안녕하세요, RNA extraction을 한 뒤에 mRNA isolation을 하려는 초보 연구자 입니다. 현재 실험실에서 다양한 kit (Thermo Dynabead, NEB, Bioo)를 이용하여 제공된 프로토콜에 따라 mRNA를 isolation을 시도하였는데, Bioanalyzer에서 rRNA contamination을 측정하면 항상 10%를 넘더라구요 ㅠ 저희가 해본 여러가지 시도는 아래와 같습니다. (Oligo dT magnetic bead를 이용하여 잡아당기는 방법입니다)
1. Wash 횟수를 프로토콜 보다 많은 횟수로 하기 2. bead regeneration을 기재된 횟수보다 많이 하기 (2회를 3회로) 3. 초기 RNA 농도를 2ng/ul에서 5ng/ul로 늘리기
모두 다 실패하여 여기에 질문을 올립니다. 혹시 다른 분들께서는 정해진 프로토콜 외에 따로 하시는 step이 있는지요? 아니면 주의해야 될 부분이 있는지 궁금합니다. 답변에 도움이 될까 싶어서 사진을 첨부합니다. (Bioanalyzer)
감사합니다.
Total RNA pick 입니다. Xenopus laevis (개구리) colon에서 뽑은 RNA입니다.
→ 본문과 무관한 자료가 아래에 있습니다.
## config.mk

```make
export PLATFORM = sky130hd
export DESIGN_NAME = atas_regs
export DESIGN_NICKNAME = d
export VERILOG_FILES = /design/src/rtl/atas_pkg.sv /design/src/rtl/atas_regs.sv /design/src/rtl/atas_ack_slot.sv
export SDC_FILE = /design/constraint.sdc
export NUM_CORES = 1
export LEC_CHECK = 0
export BUFFER_PORTS_ARGS = -buffer_cell sky130_fd_sc_hd__clkbuf_2
export CORE_UTILIZATION = 40
export CTS_BUF_LIST = sky130_fd_sc_hd__clkbuf_8
export DETAILED_ROUTE_END_ITERATION = 12
export PLACE_DENSITY = 0.75
export RECOVER_POWER = 50
export SYNTH_ARGS = -nofsm -noshare
export SYNTH_HDL_FRONTEND = slang
export SYNTH_HIERARCHICAL = 1
export SYNTH_SLANG_ARGS = --single-unit
```

## constraint.sdc

```tcl
create_clock -name clk -period 3.4 [get_ports clk]
set_input_delay 0.85 -clock clk [delete_from_list [all_inputs] [get_ports clk]]
set_output_delay 0.85 -clock clk [all_outputs]
set_load 0.01 [all_outputs]
```

## src/rtl/atas_pkg.sv

```systemverilog
package atas_pkg;

   localparam int ADDR_W = 12;
   localparam int DATA_W = 32;
   localparam int ACK_W = 5;
   localparam int NUM_ACK = 2;

   // --------------------------------------------------------------
   // register offsets
   // --------------------------------------------------------------
   localparam logic [ADDR_W-1:0] OFS_CONTROL_ACK = 12'h004;
   localparam logic [ADDR_W-1:0] OFS_BULK_ACK = 12'h008;
   localparam logic [ADDR_W-1:0] OFS_LINK_DIAGNOSTICS_REGISTER = 12'h030;
   localparam logic [ADDR_W-1:0] OFS_IRQ_STATUS = 12'h100;
   localparam logic [ADDR_W-1:0] OFS_IRQ_MASK = 12'h104;

   // --------------------------------------------------------------
   // field positions
   // --------------------------------------------------------------
   localparam int ACK_LSB = 23;
   localparam int ACK_MSB = 27;
   localparam int FLAG_BIT = 31;
   localparam int LINK_DIAGNOSTICS_REGISTER_WE_BIT = 4;
   localparam int IRQ_CTL_BIT = 0;
   localparam int IRQ_BULK_BIT = 1;

   // --------------------------------------------------------------
   // reset values and codes
   // --------------------------------------------------------------
   localparam logic [ACK_W-1:0] ACK_RST = 5'h00;
   localparam logic FLAG_RST = 1'b0;
   localparam logic LINK_DIAGNOSTICS_REGISTER_RST = 1'b0;
   localparam logic [NUM_ACK-1:0] IRQ_RST = 2'h0;
   localparam logic [3:0] ACK_ERR_TIMEOUT = 4'h0;
   localparam logic [3:0] ACK_ERR_LONG = 4'h1;
   localparam logic [3:0] ACK_ERR_SHORT = 4'h2;
   localparam logic [1:0] RESP_OKAY = 2'h0;
   localparam logic [1:0] RESP_SLVERR = 2'h2;

   typedef enum logic [2:0] {
      ATAS_IDLE = 3'b000,
      ATAS_WACC = 3'b001,
      ATAS_WRESP = 3'b010,
      ATAS_RACC = 3'b011,
      ATAS_RRESP = 3'b100
   } atas_state_e;

endpackage : atas_pkg

```

## src/rtl/atas_regs.sv

```systemverilog
// Implementation choice: the AXI4-Lite interface to the registers.
`timescale 1ns/1ps
`default_nettype none

module atas_regs (
   input wire logic clk,
   input wire logic sys_rst,
   input wire logic soft_rst,
   input wire logic ctl_cap_valid,
   input wire logic [atas_pkg::ACK_W-1:0] ctl_ack_code,
   input wire logic bulk_cap_valid,
   input wire logic [atas_pkg::ACK_W-1:0] bulk_ack_code,
   input wire logic [atas_pkg::ADDR_W-1:0] s_axi_awaddr,
   input wire logic s_axi_awvalid,
   output logic s_axi_awready,
   input wire logic [atas_pkg::DATA_W-1:0] s_axi_wdata,
   input wire logic [3:0] s_axi_wstrb,
   input wire logic s_axi_wvalid,
   output logic s_axi_wready,
   output logic [1:0] s_axi_bresp,
   output logic s_axi_bvalid,
   input wire logic s_axi_bready,
   input wire logic [atas_pkg::ADDR_W-1:0] s_axi_araddr,
   input wire logic s_axi_arvalid,
   output logic s_axi_arready,
   output logic [atas_pkg::DATA_W-1:0] s_axi_rdata,
   output logic [1:0] s_axi_rresp,
   output logic s_axi_rvalid,
   input wire logic s_axi_rready,
   output logic link_diagnostics_register_register_write_enable,
   output logic irq
);
   import atas_pkg::*;

   atas_state_e state_reg;
   logic [DATA_W-1:0] wmask;
   logic [NUM_ACK-1:0] cap_valid;
   logic [ACK_W-1:0] cap_code [NUM_ACK];
   logic [ACK_W-1:0] code_reg [NUM_ACK];
   logic [NUM_ACK-1:0] flag_reg;
   logic [NUM_ACK-1:0] wr_hit;
   logic [NUM_ACK-1:0] rd_hit;
   logic [NUM_ACK-1:0] rd_clr;
   logic wr_take;
   logic rd_take;
   logic wr_mapped;
   logic rd_mapped;
   logic [DATA_W-1:0] rd_word;
   logic [NUM_ACK-1:0] irq_status_reg;
   logic [NUM_ACK-1:0] irq_mask_reg;
   logic [NUM_ACK-1:0] irq_status_next;

   assign cap_valid = {bulk_cap_valid, ctl_cap_valid};
   assign cap_code[0] = ctl_ack_code;
   assign cap_code[1] = bulk_ack_code;

   // --------------------------------------------------------------
   // bus handshake
   // --------------------------------------------------------------
   // address and data are taken together; one access at a time keeps
   // a read clear from racing a diagnostic write of the same register
   always_ff @(posedge clk) begin
      if (sys_rst) begin
         state_reg <= ATAS_IDLE;
      end else begin
         unique case (state_reg)
            ATAS_IDLE: begin
               if (s_axi_awvalid && s_axi_wvalid) begin
                  state_reg <= ATAS_WACC;
               end else if (s_axi_arvalid) begin
                  state_reg <= ATAS_RACC;
               end
            end
            ATAS_WACC: begin
               state_reg <= ATAS_WRESP;
            end
            ATAS_WRESP: begin
               if (s_axi_bready) begin
                  state_reg <= ATAS_IDLE;
               end
            end
            ATAS_RACC: begin
               state_reg <= ATAS_RRESP;
            end
            ATAS_RRESP: begin
               if (s_axi_rready) begin
                  state_reg <= ATAS_IDLE;
               end
            end
            default: begin
               state_reg <= ATAS_IDLE;
            end
         endcase
      end
   end

   always_ff @(posedge clk) begin
      if (sys_rst) begin
         s_axi_awready <= 1'b0;
         s_axi_wready <= 1'b0;
         s_axi_arready <= 1'b0;
      end else begin
         s_axi_awready <= (state_reg == ATAS_IDLE) && s_axi_awvalid && s_axi_wvalid;
         s_axi_wready <= (state_reg == ATAS_IDLE) && s_axi_awvalid && s_axi_wvalid;
         s_axi_arready <= (state_reg == ATAS_IDLE) && s_axi_arvalid
                          && !(s_axi_awvalid && s_axi_wvalid);
      end
   end

   assign wr_take = (state_reg == ATAS_WACC);
   assign rd_take = (state_reg == ATAS_RACC);

   always_ff @(posedge clk) begin
      if (sys_rst) begin
         s_axi_bvalid <= 1'b0;
         s_axi_bresp <= RESP_OKAY;
      end else if (wr_take) begin
         s_axi_bvalid <= 1'b1;
         s_axi_bresp <= wr_mapped ? RESP_OKAY : RESP_SLVERR;
      end else if (s_axi_bvalid && s_axi_bready) begin
         s_axi_bvalid <= 1'b0;
      end
   end

   always_ff @(posedge clk) begin
      if (sys_rst) begin
         s_axi_rvalid <= 1'b0;
         s_axi_rresp <= RESP_OKAY;
         s_axi_rdata <= '0;
      end else if (rd_take) begin
         s_axi_rvalid <= 1'b1;
         s_axi_rresp <= rd_mapped ? RESP_OKAY : RESP_SLVERR;
         s_axi_rdata <= rd_word;
      end else if (s_axi_rvalid && s_axi_rready) begin
         s_axi_rvalid <= 1'b0;
      end
   end

   // --------------------------------------------------------------
   // address decode
   // --------------------------------------------------------------
   assign wr_hit[0] = wr_take && (s_axi_awaddr == OFS_CONTROL_ACK);
   assign wr_hit[1] = wr_take && (s_axi_awaddr == OFS_BULK_ACK);
   assign rd_hit[0] = rd_take && (s_axi_araddr == OFS_CONTROL_ACK);
   assign rd_hit[1] = rd_take && (s_axi_araddr == OFS_BULK_ACK);
   assign rd_clr = rd_hit;

   assign wr_mapped = (s_axi_awaddr == OFS_CONTROL_ACK) || (s_axi_awaddr == OFS_BULK_ACK)
                      || (s_axi_awaddr == OFS_LINK_DIAGNOSTICS_REGISTER) || (s_axi_awaddr == OFS_IRQ_STATUS)
                      || (s_axi_awaddr == OFS_IRQ_MASK);
   assign rd_mapped = (s_axi_araddr == OFS_CONTROL_ACK) || (s_axi_araddr == OFS_BULK_ACK)
                      || (s_axi_araddr == OFS_LINK_DIAGNOSTICS_REGISTER) || (s_axi_araddr == OFS_IRQ_STATUS)
                      || (s_axi_araddr == OFS_IRQ_MASK);

   // --------------------------------------------------------------
   // acknowledge registers
   // --------------------------------------------------------------
   genvar gi;
   generate
      for (gi = 0; gi < 4; gi++) begin : g_strb
         assign wmask[8*gi +: 8] = {8{s_axi_wstrb[gi]}};
      end
      for (gi = 0; gi < NUM_ACK; gi++) begin : g_ack
         logic wr_ok;
         // only the field and flag bits can ever be written
         assign wr_ok = wr_hit[gi] && link_diagnostics_register_register_write_enable;
         // codes pass through untouched: normal ack or error encoding
         atas_ack_slot u_slot (
            .clk(clk),
            .sys_rst(sys_rst),
            .soft_rst(soft_rst),
            .cap_valid(cap_valid[gi]),
            .cap_code(cap_code[gi]),
            .wr_code_mask(wmask[ACK_MSB:ACK_LSB] & {ACK_W{wr_ok}}),
            .wr_code(s_axi_wdata[ACK_MSB:ACK_LSB]),
            .wr_flag_en(wr_ok && wmask[FLAG_BIT]),
            .wr_flag(s_axi_wdata[FLAG_BIT]),
            .rd_clr(rd_clr[gi]),
            .code_reg(code_reg[gi]),
            .flag_reg(flag_reg[gi])
         );
      end
   endgenerate

   // --------------------------------------------------------------
   // diagnostic and interrupt registers
   // --------------------------------------------------------------
   always_ff @(posedge clk) begin
      if (sys_rst) begin
         link_diagnostics_register_register_write_enable <= LINK_DIAGNOSTICS_REGISTER_RST;
      end else if (wr_take && (s_axi_awaddr == OFS_LINK_DIAGNOSTICS_REGISTER) && s_axi_wstrb[LINK_DIAGNOSTICS_REGISTER_WE_BIT/8]) begin
         link_diagnostics_register_register_write_enable <= s_axi_wdata[LINK_DIAGNOSTICS_REGISTER_WE_BIT];
      end
   end

   // a capture in the same cycle as a write-one clear keeps the bit set
   always_comb begin
      irq_status_next = irq_status_reg;
      if (wr_take && (s_axi_awaddr == OFS_IRQ_STATUS) && s_axi_wstrb[0]) begin
         irq_status_next = irq_status_reg & ~s_axi_wdata[NUM_ACK-1:0];
      end
      irq_status_next = irq_status_next | cap_valid;
   end

   always_ff @(posedge clk) begin
      if (sys_rst || soft_rst) begin
         irq_status_reg <= IRQ_RST;
      end else begin
         irq_status_reg <= irq_status_next;
      end
   end

   always_ff @(posedge clk) begin
      if (sys_rst) begin
         irq_mask_reg <= IRQ_RST;
      end else if (wr_take && (s_axi_awaddr == OFS_IRQ_MASK) && s_axi_wstrb[0]) begin
         irq_mask_reg <= s_axi_wdata[NUM_ACK-1:0];
      end
   end

   // one cycle behind the status bits so the pin comes from a flop
   always_ff @(posedge clk) begin
      if (sys_rst) begin
         irq <= 1'b0;
      end else begin
         irq <= |(irq_status_reg & irq_mask_reg);
      end
   end

   // --------------------------------------------------------------
   // read data
   // --------------------------------------------------------------
   always_comb begin
      rd_word = '0;
      unique case (s_axi_araddr)
         OFS_CONTROL_ACK: begin
            rd_word[ACK_MSB:ACK_LSB] = code_reg[0];
            rd_word[FLAG_BIT] = flag_reg[0];
         end
         OFS_BULK_ACK: begin
            rd_word[ACK_MSB:ACK_LSB] = code_reg[1];
            rd_word[FLAG_BIT] = flag_reg[1];
         end
         OFS_LINK_DIAGNOSTICS_REGISTER: begin
            rd_word[LINK_DIAGNOSTICS_REGISTER_WE_BIT] = link_diagnostics_register_register_write_enable;
         end
         OFS_IRQ_STATUS: begin
            rd_word[NUM_ACK-1:0] = irq_status_reg;
         end
         OFS_IRQ_MASK: begin
            rd_word[NUM_ACK-1:0] = irq_mask_reg;
         end
         default: begin
            rd_word = '0;
         end
      endcase
   end
endmodule : atas_regs

`default_nettype wire

```

## src/rtl/atas_ack_slot.sv

```systemverilog
`timescale 1ns/1ps
`default_nettype none

module atas_ack_slot (
   input wire logic clk,
   input wire logic sys_rst,
   input wire logic soft_rst,
   input wire logic cap_valid,
   input wire logic [atas_pkg::ACK_W-1:0] cap_code,
   input wire logic [atas_pkg::ACK_W-1:0] wr_code_mask,
   input wire logic [atas_pkg::ACK_W-1:0] wr_code,
   input wire logic wr_flag_en,
   input wire logic wr_flag,
   input wire logic rd_clr,
   output logic [atas_pkg::ACK_W-1:0] code_reg,
   output logic flag_reg
);
   import atas_pkg::*;

   // --------------------------------------------------------------
   // acknowledge field
   // --------------------------------------------------------------
   // the transmitter's capture beats a diagnostic write in the same cycle
   always_ff @(posedge clk) begin
      if (sys_rst || soft_rst) begin
         code_reg <= ACK_RST;
      end else if (cap_valid) begin
         code_reg <= cap_code;
      end else begin
         code_reg <= (code_reg & ~wr_code_mask) | (wr_code & wr_code_mask);
      end
   end

   // --------------------------------------------------------------
   // new-value flag
   // --------------------------------------------------------------
   // a fresh ack wins over a read clear, so no capture goes unseen
   always_ff @(posedge clk) begin
      if (sys_rst || soft_rst) begin
         flag_reg <= FLAG_RST;
      end else if (cap_valid) begin
         flag_reg <= 1'b1;
      end else if (wr_flag_en) begin
         flag_reg <= wr_flag;
      end else if (rd_clr) begin
         flag_reg <= 1'b0;
      end
   end

endmodule : atas_ack_slot

`default_nettype wire

```

==> impl_metrics.yaml, run 1 <==
run_status:
  outcome: "finished, final reports clean"
yosys:
  synthCells: 228
  yosysMostFrequentCell: "dfxtp_1"
  yosys_warnings: 6
  synthTopCellsByCount: "dfxtp_1, buf_4, nand2_1, nor2_1, nand2b_1"
  synth_top_area_share_pct: 34.7
  syn_area_sq_um: 2080
  synth_area_leaders: "dfxtp_1, buf_4, mux2_4, nand2b_1, o211a_1"
  synth_top_area_cell: "dfxtp_1"
  avgSynthCellArea_sq_um: 9.11
  synth_cell_types: 45
  synth_edf_count: 0
  synth-async-reset-ratio_pct: 0
  yosysSeqAreaShare_pct: 34.7
  synth_ff_type: "dfxtp_1"
  ys_ff_latch: 36
critical_path:
  rrSetupSlack_ns: 1.29
  cp.arrival_ns: 2.59
  cpPeakStageDelay_ns: 0.44
  reg2reg_depth: 7
  path_depth: 8
  timing.rr.start: "state_reg[0]"
  crit_slowest_cell: "nor4_1"
  worstPathMaxFanout: 6
  crit_path_start_kind: "input pin"
  path_buf_inv: 2
  crit_start: "s_axi_awaddr[7]"
  crit_family: "simple AND/OR/NAND/NOR gates"
  crit_chain: "clkbuf_2 -> nor4_1 -> and3_1 -> nand4_1 -> nor2_1 -> buf_4 -> mux2_4 -> o211a_1"
  crit_type: "in2reg"
  critPathCaptureType: "flop"
  critPathRequiredTime_ns: 3.58
cts:
  cts_tree: "yes"
  h-tree-depth: 2
  cts.clk_slew.worst_paths_ns: 0.07
  cts.sinks: 36
  cts_root_buf: "clkbuf_8"
  cts_setup_buffers: 0
  post_cts_resized: 0
  clk_latency_ns: 0.29
  cts_buffers: 5
  ctsHoldBuffers: 0
  cts_buffer_depth: 2
route:
  drt_iter0_markers: 95
  dr.pass1.iters: 4
  antenna_left: 0
  vias_per_cell: 4.93
  post_drt_wl_per_cell_um: 12.5
  routed_wl_um: 4610
  vias: 1821
  drc: 0
timing:
  min_period_over_period_pct: 70.7
  fin_crit_ns: 2.41
  fmaxAchievable_mhz: 416
  timing.hold.ws_ns: 0.437
  max_slew_margin_pct: 38.0
  finalHoldViolations: 0
  worst_pin_slew_ns: 0.930
  finClkSkew_ns: 0.00680
  setup_violations: 0
  finalSetupTns_ns: 0
  rsz0062_at_grt: "false"
  maxSlewViolCount: 0
placement:
  dp.cells: 362
  numPortBuffers: 73
  dp_hpwl_um: 3540
  place_congestion: 0.777
power_and_ir_drop:
  p_per_area_nw_per_um2: 352
  leakagePower_nw: 1.15
  ir_worst_vdd_v: 0.000212
global_route:
  grt_max_degree: 25
  antenna_found_initial: 0
  grt_pass1_wl_um: 7050
  first_global_vias: 1570
  gr-total-overflow: 0
  grtUsageTotal_pct: 16.9
worst_hold_path:
  holdPathStages: 2
  min_path_type: "reg2reg"
floorplanning:
  rows: 25
  core_area_sq_um: 4850
  die_x_um: 74.1
  die_area_sq_um: 5480
  die_h_um: 74.1
  initial_core_util_pct: 42.8
  ios: 123
finish:
  fin_cells: 369
  nNetsFinal: 382
  diodes: 0
  post-route-util_pct: 50.8
  drive_above_1_share_pct: 28.1
  syn_to_final_growth_pct: 18.5
run:
  cap_violations: 0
키트를 이용하여 isolation한 mRNA 결과 pick입니다. 중간에 보이는 2개의 픽이 rRNA입니다.
첫번째 그림은 HEK293T에서 추출한 RNA이며 두번째 그림은 kit를 이용하여 isolation한 mRNA입니다. 여전히 rRNA contamination이 된 것을 확인할 수 있습니다.